◆ **TASK TO CARRY OUT**:
Pull out every line in the data that has the string "endpoints" in it.

══ INPUT FOR THIS TASK ══

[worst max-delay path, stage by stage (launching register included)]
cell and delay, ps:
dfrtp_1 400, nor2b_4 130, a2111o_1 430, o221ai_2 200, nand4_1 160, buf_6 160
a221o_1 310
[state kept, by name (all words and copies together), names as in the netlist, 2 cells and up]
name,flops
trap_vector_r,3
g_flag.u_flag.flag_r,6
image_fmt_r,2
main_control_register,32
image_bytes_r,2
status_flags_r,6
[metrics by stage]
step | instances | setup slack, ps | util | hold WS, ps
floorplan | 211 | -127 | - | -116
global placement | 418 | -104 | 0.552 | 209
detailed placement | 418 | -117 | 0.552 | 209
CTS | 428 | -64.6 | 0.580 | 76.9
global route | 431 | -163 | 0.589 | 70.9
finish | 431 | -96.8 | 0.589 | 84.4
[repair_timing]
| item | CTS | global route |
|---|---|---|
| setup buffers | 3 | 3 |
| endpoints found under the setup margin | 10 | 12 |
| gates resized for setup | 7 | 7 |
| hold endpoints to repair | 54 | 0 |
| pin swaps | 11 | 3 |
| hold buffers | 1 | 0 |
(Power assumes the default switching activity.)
[config.mk]
export PLATFORM = sky130hd
export DESIGN_NAME = bpg_top
export DESIGN_NICKNAME = d
export VERILOG_FILES = /design/src/bpg_pkg.sv /design/src/bpg_top.sv
export SDC_FILE = /design/constraint.sdc
export NUM_CORES = 1
export LEC_CHECK = 0
export ABC_CLOCK_PERIOD_IN_PS = 7550
export BUFFER_PORTS_ARGS = -buffer_cell sky130_fd_sc_hd__buf_2
export CAP_MARGIN = 20
export CORE_MARGIN = 8
export CORE_UTILIZATION = 47
export DETAILED_ROUTE_END_ITERATION = 7
export PLACE_DENSITY = 0.7
export SLEW_MARGIN = 40
export SYNTH_ARGS = -nofsm -noshare
export SYNTH_HDL_FRONTEND = slang
export SYNTH_SLANG_ARGS = --single-unit
[constraint.sdc]
create_clock -name sys_clk -period 7.55 [get_ports sys_clk]
set_clock_uncertainty 0.2 [all_clocks]
set_input_delay 0.755 -clock sys_clk [delete_from_list [all_inputs] [get_ports sys_clk]]
set_output_delay 0.755 -clock sys_clk [all_outputs]
set_load 0.05 [all_outputs]
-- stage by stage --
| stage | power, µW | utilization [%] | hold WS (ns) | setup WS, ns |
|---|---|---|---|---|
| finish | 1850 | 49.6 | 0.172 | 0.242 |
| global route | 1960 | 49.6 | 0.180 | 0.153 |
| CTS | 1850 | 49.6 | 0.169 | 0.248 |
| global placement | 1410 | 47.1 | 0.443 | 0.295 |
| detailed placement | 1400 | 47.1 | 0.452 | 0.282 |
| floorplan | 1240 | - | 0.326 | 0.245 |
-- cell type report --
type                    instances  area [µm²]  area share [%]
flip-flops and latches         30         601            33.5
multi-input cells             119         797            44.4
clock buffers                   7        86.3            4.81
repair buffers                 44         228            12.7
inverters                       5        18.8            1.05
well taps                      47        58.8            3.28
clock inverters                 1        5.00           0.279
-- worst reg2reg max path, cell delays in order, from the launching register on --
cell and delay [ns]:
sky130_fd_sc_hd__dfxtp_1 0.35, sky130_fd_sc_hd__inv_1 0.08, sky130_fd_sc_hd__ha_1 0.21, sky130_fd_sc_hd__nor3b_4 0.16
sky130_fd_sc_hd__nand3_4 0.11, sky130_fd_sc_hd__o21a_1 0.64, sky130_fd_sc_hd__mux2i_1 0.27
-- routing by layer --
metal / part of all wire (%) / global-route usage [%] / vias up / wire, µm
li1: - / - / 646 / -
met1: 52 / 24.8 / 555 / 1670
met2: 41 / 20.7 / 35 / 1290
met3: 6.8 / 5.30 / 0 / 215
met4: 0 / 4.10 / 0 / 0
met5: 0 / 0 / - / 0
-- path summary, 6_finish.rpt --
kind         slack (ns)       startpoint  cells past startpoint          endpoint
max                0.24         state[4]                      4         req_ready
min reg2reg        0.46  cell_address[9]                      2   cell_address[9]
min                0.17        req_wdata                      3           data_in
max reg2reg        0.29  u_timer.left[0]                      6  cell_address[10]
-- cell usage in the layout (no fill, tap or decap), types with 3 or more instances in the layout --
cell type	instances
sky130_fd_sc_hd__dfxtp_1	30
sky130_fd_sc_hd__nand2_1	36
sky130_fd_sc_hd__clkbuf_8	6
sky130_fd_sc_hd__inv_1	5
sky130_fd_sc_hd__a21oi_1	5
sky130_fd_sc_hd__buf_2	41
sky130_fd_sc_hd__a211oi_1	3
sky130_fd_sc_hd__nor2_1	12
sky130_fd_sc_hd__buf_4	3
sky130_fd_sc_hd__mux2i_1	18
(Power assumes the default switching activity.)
### src/design/status_priv_pkg.sv
package status_priv_pkg;

  // Privilege encodings
  localparam logic [1:0] PRIV_U = 2'h0;
  localparam logic [1:0] PRIV_S = 2'h1;
  localparam logic [1:0] PRIV_M = 2'h3;

  // Register width encodings, shared by all three width fields
  localparam logic [1:0] WIDTH_NONE = 2'h0;
  localparam logic [1:0] WIDTH_32 = 2'h1;
  localparam logic [1:0] WIDTH_64 = 2'h2;

  // Register byte offsets
  localparam logic [11:0] OFF_CTRL = 12'h000;
  localparam logic [11:0] OFF_MWIDTH = 12'h004;
  localparam logic [11:0] OFF_STATE = 12'h008;

  // Control register field positions
  localparam int POS_MIE = 0;
  localparam int POS_MPIE = 1;
  localparam int POS_PREV = 2;
  localparam int POS_OVR = 4;
  localparam int POS_EXR = 5;
  localparam int POS_SUA = 6;
  localparam int POS_TRAPVM = 7;
  localparam int POS_WAITTRAP = 8;
  localparam int POS_TRAPRET = 9;
  localparam int POS_SW = 10;
  localparam int POS_UW = 12;

  // State register field positions
  localparam int POS_DPRIV = 0;
  localparam int POS_DWIDTH = 2;
  localparam int POS_WFIBUSY = 4;

  // Values after reset
  localparam logic [1:0] RST_PREV = 2'h3;
  localparam logic [1:0] RST_WIDTH = 2'h2;

  // Timing: clock period and the bound on a trapped wait
  localparam int CLK_PERIOD_NS = 100;
  localparam int WFI_LIMIT_NS = 1000;
  // Longest time, so it rounds down; never below one cycle
  localparam int WFI_CYCLES = (WFI_LIMIT_NS / CLK_PERIOD_NS) < 1 ? 1 :
                              (WFI_LIMIT_NS / CLK_PERIOD_NS);
  localparam int WFI_CNT_W = 8;
  localparam logic [7:0] WFI_LAST = 8'(WFI_CYCLES - 1);

endpackage

### src/design/width_legalize.sv
`timescale 1ns/1ps
`default_nettype none
// Legal value for one write-any-read-legal width field
module width_legalize
  import status_priv_pkg::*;
(
  input wire logic [1:0] wrVal, // Value software wrote
  input wire logic [1:0] oldVal, // Value held before the write
  input wire logic present, // Mode exists on a wide base
  input wire logic fixed, // Field follows a forced value
  input wire logic [1:0] fixedVal, // Forced value when fixed
  output logic [1:0] legal // Value to keep
);

  // Absent reads zero, fixed follows, unsupported code keeps old value
  always_comb begin
    if (!present) begin
      legal = WIDTH_NONE;
    end else if (fixed) begin
      legal = fixedVal;
    end else if (wrVal == WIDTH_32 || wrVal == WIDTH_64) begin
      legal = wrVal;
    end else begin
      legal = oldVal;
    end
  end

endmodule // width_legalize
`default_nettype wire

### src/design/width_adjust.sv
`timescale 1ns/1ps
`default_nettype none
// Narrows a value to the configured width and sign-extends it
module width_adjust
  import status_priv_pkg::*;
#(
  parameter int XW = 64 // Widest supported width
) (
  input wire logic [XW-1:0] valueIn, // Full-width value
  input wire logic [1:0] widthCode, // Configured width
  output logic [XW-1:0] valueOut // Narrowed and extended value
);

  // At 32 bits, upper bits are ignored and refilled from bit 31
  always_comb begin
    if (widthCode == WIDTH_32) begin
      valueOut = {{(XW-32){valueIn[31]}}, valueIn[31:0]};
    end else begin
      valueOut = valueIn;
    end
  end

endmodule // width_adjust
`default_nettype wire

### src/design/status_privilege_controls.sv
// The address map and register access over APB were left to the implementer.
`timescale 1ns/1ps
`default_nettype none
module status_privilege_controls
  import status_priv_pkg::*;
#(
  parameter bit HAS_S = 1'b1, // Supervisor mode implemented
  parameter bit HAS_U = 1'b1, // User mode implemented
  parameter bit BASE64 = 1'b1, // Wide base
  parameter bit S_FIXED = 1'b0, // Supervisor width forced to machine
  parameter bit U_FIXED = 1'b0 // User width forced to machine
) (
  input wire logic core_clk,
  input wire logic srst,
  input wire logic psel,
  input wire logic penable,
  input wire logic pwrite,
  input wire logic [11:0] paddr,
  input wire logic [31:0] pwdata,
  output logic [31:0] prdata,
  output logic pready,
  output logic pslverr,
  input wire logic [1:0] curPriv, // Current privilege
  input wire logic satpAccess, // Translation control access decoded
  input wire logic fenceVma, // Translation fence decoded
  input wire logic sretInsn, // Supervisor return decoded
  input wire logic wfiStart, // Wait issued, one-cycle pulse
  input wire logic wfiWake, // Wait completed
  input wire logic trapTake, // Trap into machine mode, pulse
  input wire logic [1:0] trapFromPriv, // Mode the trap came from
  input wire logic pageTranslate, // Page translation in effect
  input wire logic dataLoad, // Data access is a load
  input wire logic pteRead, // Page readable
  input wire logic pteExec, // Page executable
  input wire logic pteUser, // Page user accessible
  input wire logic physFault, // Attribute or protection fault
  input wire logic [63:0] srcA, // Source operand A
  input wire logic [63:0] srcB, // Source operand B
  input wire logic [63:0] rawResult, // Unadjusted result
  input wire logic [63:0] rawAddr, // Data address before translation
  output logic [63:0] opA, // Operand A at execution width
  output logic [63:0] opB, // Operand B at execution width
  output logic [63:0] result, // Result extended to full width
  output logic [63:0] dataAddr, // Data address at data width
  output logic [1:0] dataPriv, // Privilege for loads and stores
  output logic [1:0] dataWidth, // Width for load and store addresses
  output logic [1:0] execWidth, // Width of the current mode
  output logic illegalInsn, // Illegal instruction exception
  output logic pageFault, // Page permission fault
  output logic accessFault // Physical access fault
);

  // ****************************************
  // State
  // ****************************************
  typedef struct packed {
    logic mie; // Machine interrupt enable
    logic mpie; // Prior enable
    logic [1:0] prevPriv; // Previous privilege field
    logic ovr; // Privilege override bit
    logic exr; // Execute-readable bit
    logic sua; // Supervisor user access bit
    logic trapVm; // Trap virtual memory bit
    logic waitTrap; // Timeout wait bit
    logic trapRet; // Trap supervisor return bit
    logic [1:0] sWidth; // Supervisor width field
    logic [1:0] uWidth; // User width field
    logic [1:0] mWidth; // Machine width field
    logic wfiBusy; // Timed wait running
    logic [WFI_CNT_W-1:0] wfiCount; // Cycles waited
    logic wfiIllegal; // Wait timed out, one cycle
    logic [31:0] rdata; // Read data
  } state_t;

  state_t st_q; // Registered state
  state_t st_d; // Next state
  logic [1:0] sLegal; // Legalised supervisor width
  logic [1:0] uLegal; // Legalised user width
  logic [1:0] sNew; // Supervisor width written this cycle
  logic [1:0] uNew; // User width written this cycle
  logic wrAccess; // Write takes effect
  logic setupRead; // Read setup phase
  logic mapped; // Address decodes
  logic wfiTimed; // Wait would be timed
  logic [31:0] ctrlView; // Control register as read
  logic [1:0] sEff; // Effective supervisor width
  logic [1:0] uEff; // Effective user width

  // Legal previous privilege: only implemented modes
  function automatic logic [1:0] legalPriv(input logic [1:0] p,
                                           input logic [1:0] old);
    logic [1:0] r;
    r = old;
    if (p == PRIV_M) begin
      r = PRIV_M;
    end else if (p == PRIV_S && HAS_S) begin
      r = PRIV_S;
    end else if (p == PRIV_U && HAS_U) begin
      r = PRIV_U;
    end
    return r;
  endfunction

  // ****************************************
  // Bus decode
  // ****************************************
  // Zero wait states: access phase always completes
  assign pready = 1'b1;
  assign mapped = (paddr == OFF_CTRL) || (paddr == OFF_MWIDTH) ||
                  (paddr == OFF_STATE);
  assign wrAccess = psel && penable && pwrite;
  assign setupRead = psel && !penable && !pwrite;
  assign pslverr = psel && penable && !mapped;
  assign prdata = st_q.rdata;

  // ****************************************
  // Width fields
  // ****************************************
  // keep legal encoding
  width_legalize u_sLegal (
    .wrVal(pwdata[POS_SW+:2]),
    .oldVal(st_q.sWidth),
    .present(BASE64 && HAS_S),
    .fixed(S_FIXED),
    .fixedVal(st_q.mWidth),
    .legal(sLegal)
  );

  width_legalize u_uLegal (
    .wrVal(pwdata[POS_UW+:2]),
    .oldVal(st_q.uWidth),
    .present(BASE64 && HAS_U),
    .fixed(U_FIXED),
    .fixedVal(st_q.mWidth),
    .legal(uLegal)
  );

  // narrow base runs lower modes at 32
  assign sEff = BASE64 ? st_q.sWidth : WIDTH_32;
  assign uEff = BASE64 ? st_q.uWidth : WIDTH_32;

  // Control register as software sees it; absent bits read zero
  always_comb begin
    ctrlView = '0;
    ctrlView[POS_MIE] = st_q.mie;
    ctrlView[POS_MPIE] = st_q.mpie;
    ctrlView[POS_PREV+:2] = st_q.prevPriv;
    ctrlView[POS_OVR] = st_q.ovr;
    ctrlView[POS_EXR] = st_q.exr;
    ctrlView[POS_SUA] = st_q.sua;
    ctrlView[POS_TRAPVM] = st_q.trapVm;
    ctrlView[POS_WAITTRAP] = st_q.waitTrap;
    ctrlView[POS_TRAPRET] = st_q.trapRet;
    ctrlView[POS_SW+:2] = st_q.sWidth;
    ctrlView[POS_UW+:2] = st_q.uWidth;
  end

  // user wait is timed whenever supervisor exists
  // timed below machine when bit set
  assign wfiTimed = (curPriv != PRIV_M) &&
                    (st_q.waitTrap || (HAS_S && curPriv == PRIV_U));

  // ****************************************
  // Next state
  // ****************************************
  always_comb begin
    st_d = st_q;
    st_d.wfiIllegal = 1'b0;
    sNew = st_q.sWidth;
    uNew = st_q.uWidth;
    // Capture read data in the setup phase
    if (setupRead) begin
      unique case (paddr)
        OFF_CTRL: st_d.rdata = ctrlView;
        OFF_MWIDTH: st_d.rdata = {30'h0, st_q.mWidth};
        OFF_STATE: begin
          st_d.rdata = '0;
          st_d.rdata[POS_DPRIV+:2] = dataPriv;
          st_d.rdata[POS_DWIDTH+:2] = dataWidth;
          st_d.rdata[POS_WFIBUSY] = st_q.wfiBusy;
        end
        default: st_d.rdata = 32'h0000_0000;
      endcase
    end
    // Control register write
    if (wrAccess && paddr == OFF_CTRL) begin
      st_d.mie = pwdata[POS_MIE];
      st_d.mpie = pwdata[POS_MPIE];
      st_d.prevPriv = legalPriv(pwdata[POS_PREV+:2], st_q.prevPriv);
      st_d.ovr = HAS_U && pwdata[POS_OVR];
      st_d.exr = HAS_S && pwdata[POS_EXR];
      st_d.sua = HAS_S && pwdata[POS_SUA];
      st_d.trapVm = HAS_S && pwdata[POS_TRAPVM];
      // wait trap needs a lower mode
      st_d.waitTrap = (HAS_S || HAS_U) && pwdata[POS_WAITTRAP];
      st_d.trapRet = HAS_S && pwdata[POS_TRAPRET];
      // supervisor field present only with the mode
      // user field present only with the mode
      sNew = sLegal;
      uNew = uLegal;
      // no ordering check between widths, on purpose
    end
    // Machine width write; narrow base keeps it at 32
    if (wrAccess && paddr == OFF_MWIDTH && BASE64) begin
      if (pwdata[1:0] == WIDTH_32 || pwdata[1:0] == WIDTH_64) begin
        st_d.mWidth = pwdata[1:0];
      end
    end
    // widening lifts unfixed fields to the widest
    if (st_q.mWidth == WIDTH_32 && st_d.mWidth == WIDTH_64) begin
      if (HAS_S && !S_FIXED) begin
        sNew = WIDTH_64;
      end
      if (HAS_U && !U_FIXED) begin
        uNew = WIDTH_64;
      end
    end
    // Forced fields follow the machine width
    st_d.sWidth = (BASE64 && HAS_S) ? (S_FIXED ? st_d.mWidth : sNew)
                                    : WIDTH_NONE;
    st_d.uWidth = (BASE64 && HAS_U) ? (U_FIXED ? st_d.mWidth : uNew)
                                    : WIDTH_NONE;
    // trap stacks enable; wins over a same-cycle write
    if (trapTake) begin
      st_d.mpie = st_q.mie;
      st_d.mie = 1'b0;
      st_d.prevPriv = legalPriv(trapFromPriv, st_q.prevPriv);
    end
    // bounded wait, trap when the bound runs out
    if (st_q.wfiBusy) begin
      if (wfiWake) begin
        st_d.wfiBusy = 1'b0;
      end else if (st_q.wfiCount == WFI_LAST) begin
        st_d.wfiBusy = 1'b0;
        st_d.wfiIllegal = 1'b1;
      end else begin
        st_d.wfiCount = st_q.wfiCount + 8'h01;
      end
    end else if (wfiStart && wfiTimed && !wfiWake) begin
      st_d.wfiBusy = 1'b1;
      st_d.wfiCount = '0;
    end
  end

  // Register the whole state; synchronous reset
  always_ff @(posedge core_clk) begin
    if (srst) begin
      st_q <= '0;
      st_q.prevPriv <= RST_PREV;
      st_q.mWidth <= BASE64 ? RST_WIDTH : WIDTH_32;
      st_q.sWidth <= (BASE64 && HAS_S) ? RST_WIDTH : WIDTH_NONE;
      st_q.uWidth <= (BASE64 && HAS_U) ? RST_WIDTH : WIDTH_NONE;
    end else begin
      st_q <= st_d;
    end
  end

  // ****************************************
  // Privilege and width for data and execution
  // ****************************************
  // override moves data to previous privilege
  assign dataPriv = st_q.ovr ? st_q.prevPriv : curPriv;

  // Width of a given mode
  function automatic logic [1:0] widthOf(input logic [1:0] p);
    logic [1:0] w;
    unique case (p)
      PRIV_M: w = st_q.mWidth;
      PRIV_S: w = sEff;
      default: w = uEff;
    endcase
    return w;
  endfunction

  // data width follows the data privilege
  // A process, not assigns, so width field writes re-evaluate the lookup
  always_comb begin
    dataWidth = widthOf(dataPriv);
    execWidth = widthOf(curPriv);
  end

  // ignore high source bits, sign-extend results
  width_adjust #(.XW(64)) u_opA (
    .valueIn(srcA), .widthCode(execWidth), .valueOut(opA));
  width_adjust #(.XW(64)) u_opB (
    .valueIn(srcB), .widthCode(execWidth), .valueOut(opB));
  width_adjust #(.XW(64)) u_res (
    .valueIn(rawResult), .widthCode(execWidth), .valueOut(result));
  width_adjust #(.XW(64)) u_addr (
    .valueIn(rawAddr), .widthCode(dataWidth), .valueOut(dataAddr));

  // ****************************************
  // Permission checks and traps
  // ****************************************
  always_comb begin
    pageFault = 1'b0;
    if (pageTranslate) begin
      if (dataLoad && !(pteRead || (st_q.exr && pteExec))) begin
        pageFault = 1'b1;
      end
      // supervisor to user page needs access bit
      if (dataPriv == PRIV_S && pteUser && !st_q.sua) begin
        pageFault = 1'b1;
      end
      if (dataPriv == PRIV_U && !pteUser) begin
        pageFault = 1'b1;
      end
    end
  end

  // physical faults pass untouched by permission bits
  assign accessFault = physFault;

  assign illegalInsn = (curPriv == PRIV_S && st_q.trapVm &&
                        (satpAccess || fenceVma)) ||
                       (curPriv == PRIV_S && st_q.trapRet && sretInsn) ||
                       st_q.wfiIllegal;
endmodule // status_privilege_controls
`default_nettype wire

### config.mk
export PLATFORM = sky130hd
export DESIGN_NAME = status_privilege_controls
export DESIGN_NICKNAME = d
export VERILOG_FILES = /design/src/design/status_priv_pkg.sv /design/src/design/width_legalize.sv /design/src/design/width_adjust.sv /design/src/design/status_privilege_controls.sv
export SDC_FILE = /design/constraint.sdc
export NUM_CORES = 1
export LEC_CHECK = 0
export CORE_AREA = 5 5 237 239
export DETAILED_ROUTE_END_ITERATION = 16
export DIE_AREA = 0 0 242 244
export DONT_BUFFER_PORTS = 1
export SYNTH_ARGS = -nofsm -noshare
export SYNTH_HDL_FRONTEND = slang
export SYNTH_SLANG_ARGS = --single-unit
### constraint.sdc
create_clock -name core_clk -period 5.5 [get_ports core_clk]
set_input_delay 0.275 -clock core_clk [delete_from_list [all_inputs] [get_ports core_clk]]
set_output_delay 0.275 -clock core_clk [all_outputs]
set_load 0.05 [all_outputs]
* After elaboration in Yosys (flattened, before gate mapping)
Index checks and enable logic that the tools add are counted.
Operators by class: add/subtract/negate cells 1, multiply operators 0, div/mod/pow operators 0, $lt $le $gt $ge 0, equality and inequality tests 25, shift-type cells 0, multiplexer cells 29, bitwise logic cells 1, reductions and logical operators 52
Operators with widths (number):
- $mux W64 | 4
- $pmux W14 S3 | 1
- $mux W9 | 4
- $eq A2 B1 Y1 const B | 10
- $logic_and A1 B1 Y1 | 20
- $mux W2 | 9
- $eq A2 B2 Y1 const B | 8
- $eq A12 B3 Y1 const B | 1
- $eq A12 B4 Y1 const B | 1
- $logic_not A12 Y1 | 1
- $logic_or A1 B1 Y1 | 10
- $add A8 B1 Y8 const B | 1
- $eq A8 B4 Y1 const B | 1
- $logic_not A2 Y1 | 4
- $mux W8 | 1
- $pmux W2 S2 | 2
- $logic_not A1 Y1 | 7
- $mux W1 | 7
- $ne A2 B2 Y1 const B | 3
- $reduce_and A3 Y1 | 2
- $ne A4 B1 Y1 const B | 1
- $reduce_and A2 Y1 | 2
- $reduce_bool A2 Y1 | 2
- $reduce_bool A4 Y1 | 1
- 4 further kinds | 5
Word-level totals: flip-flop bits (word level) 58, latch bits 0, bits in writable memories 0, bits in read-only memories 0, bits of input ports 321, output and inout port bits 299, memories kept 0

* Logic depth before layout (Yosys ltp)
Gate-level depths: netlist (run 1).
depth after elaboration 8, depth in mapped cells 8, gate-level depth less buffers 6

* By module
A second synthesis (run 1) with hierarchy kept.
Second synthesis, totals: cells, all modules 611, area, all modules 4699.5 um^2
Modules (own cells, without submodules):
- status_privilege_controls | times used 1, cells an instance 299, area each 2377.3 um^2, sequential area each 800.8 um^2
- width_adjust | times used 4, cells an instance 73, area each 555.5 um^2, sequential area each 0.0 um^2
- width_legalize | times used 2, cells an instance 10, area each 50.0 um^2, sequential area each 0.0 um^2

* Least setup slack after synthesis (run 1)
No wires, ideal clock.
path type input to output, from input curPriv[0], to output result[32], data arrival time 2.840 ns, path slack 2.385 ns, stages 8, buffers on the path 4, path through clkbuf_1 nor2_1 a21oi_1 or2_2 clkbuf_1 clkbuf_1 buf_1 a21o_1
On the way: longest elaborated chain between the ends 4, elaborated cells between the ends (all ways) 5
RTL lines:
- start, declared | RTL line status_privilege_controls.sv:23 | input wire logic [1:0] curPriv,
- $eq A2 B1 Y1 / $eq A2 B2 Y1 (equally long branches) | RTL line status_privilege_controls.sv:267 | unique case (p)
- $pmux W2 S2 * | RTL line status_privilege_controls.sv:267
- via execWidth[1] | RTL line status_privilege_controls.sv:47 | output logic [1:0] execWidth,
- $eq A2 B1 Y1 * | RTL line width_adjust.sv:16 | if (widthCode == WIDTH_32) begin
- $mux W64 * | RTL line width_adjust.sv:16
- end, declared | RTL line status_privilege_controls.sv:43 | output logic [63:0] result,
Mark *: on every way through the listed nets, which the timed path passes. The rest lies on a longest branch.

* Worst setup path in the final report (run 1)
from register st_q[43] (netlist name), to output opB[32]
On the way: longest elaborated chain between the ends 3
RTL lines:
- start, declared | RTL line status_privilege_controls.sv:75 | state_t st_q;
- start signal, assigned | RTL line status_privilege_controls.sv:254 | st_q <= st_d;
- $pmux W2 S2 | RTL line status_privilege_controls.sv:267
- via execWidth[1] | RTL line status_privilege_controls.sv:47
- $eq A2 B1 Y1 | RTL line width_adjust.sv:16
- $mux W64 | RTL line width_adjust.sv:16
- end, declared | RTL line status_privilege_controls.sv:42 | output logic [63:0] opB,
The timed path passes the listed nets, and every way through them passes these cells.
<file path="config.mk">
export PLATFORM = sky130hd
export DESIGN_NAME = uart_modem_fifo_intr
export DESIGN_NICKNAME = d
export VERILOG_FILES = /design/src/rtl/uart_ctl_pkg.sv /design/src/rtl/uart_modem_fifo_intr.sv
export SDC_FILE = /design/constraint.sdc
export NUM_CORES = 1
export LEC_CHECK = 0
export BUFFER_PORTS_ARGS = -buffer_cell sky130_fd_sc_hd__buf_2
export CAP_MARGIN = 20
export CORE_MARGIN = 2
export CORE_UTILIZATION = 57
export CTS_CLUSTER_DIAMETER = 200
export DETAILED_ROUTE_END_ITERATION = 8
export PLACE_DENSITY = 0.84
export REMOVE_ABC_BUFFERS = 1
export SYNTH_ARGS = -nofsm -noshare
export SYNTH_HDL_FRONTEND = slang
export SYNTH_SLANG_ARGS = --single-unit
</file>
<file path="constraint.sdc">
create_clock -name clk -period 4.5 [get_ports clk]
set_clock_uncertainty 0.05 [all_clocks]
set_input_delay 0.9 -clock clk [delete_from_list [all_inputs] [get_ports clk]]
set_output_delay 0.9 -clock clk [all_outputs]
set_load 0.01 [all_outputs]
</file>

═══

◆ **COMPLETED EXERCISE**:
| endpoints found under the setup margin | 10 | 12 |
| hold endpoints to repair | 54 | 0 |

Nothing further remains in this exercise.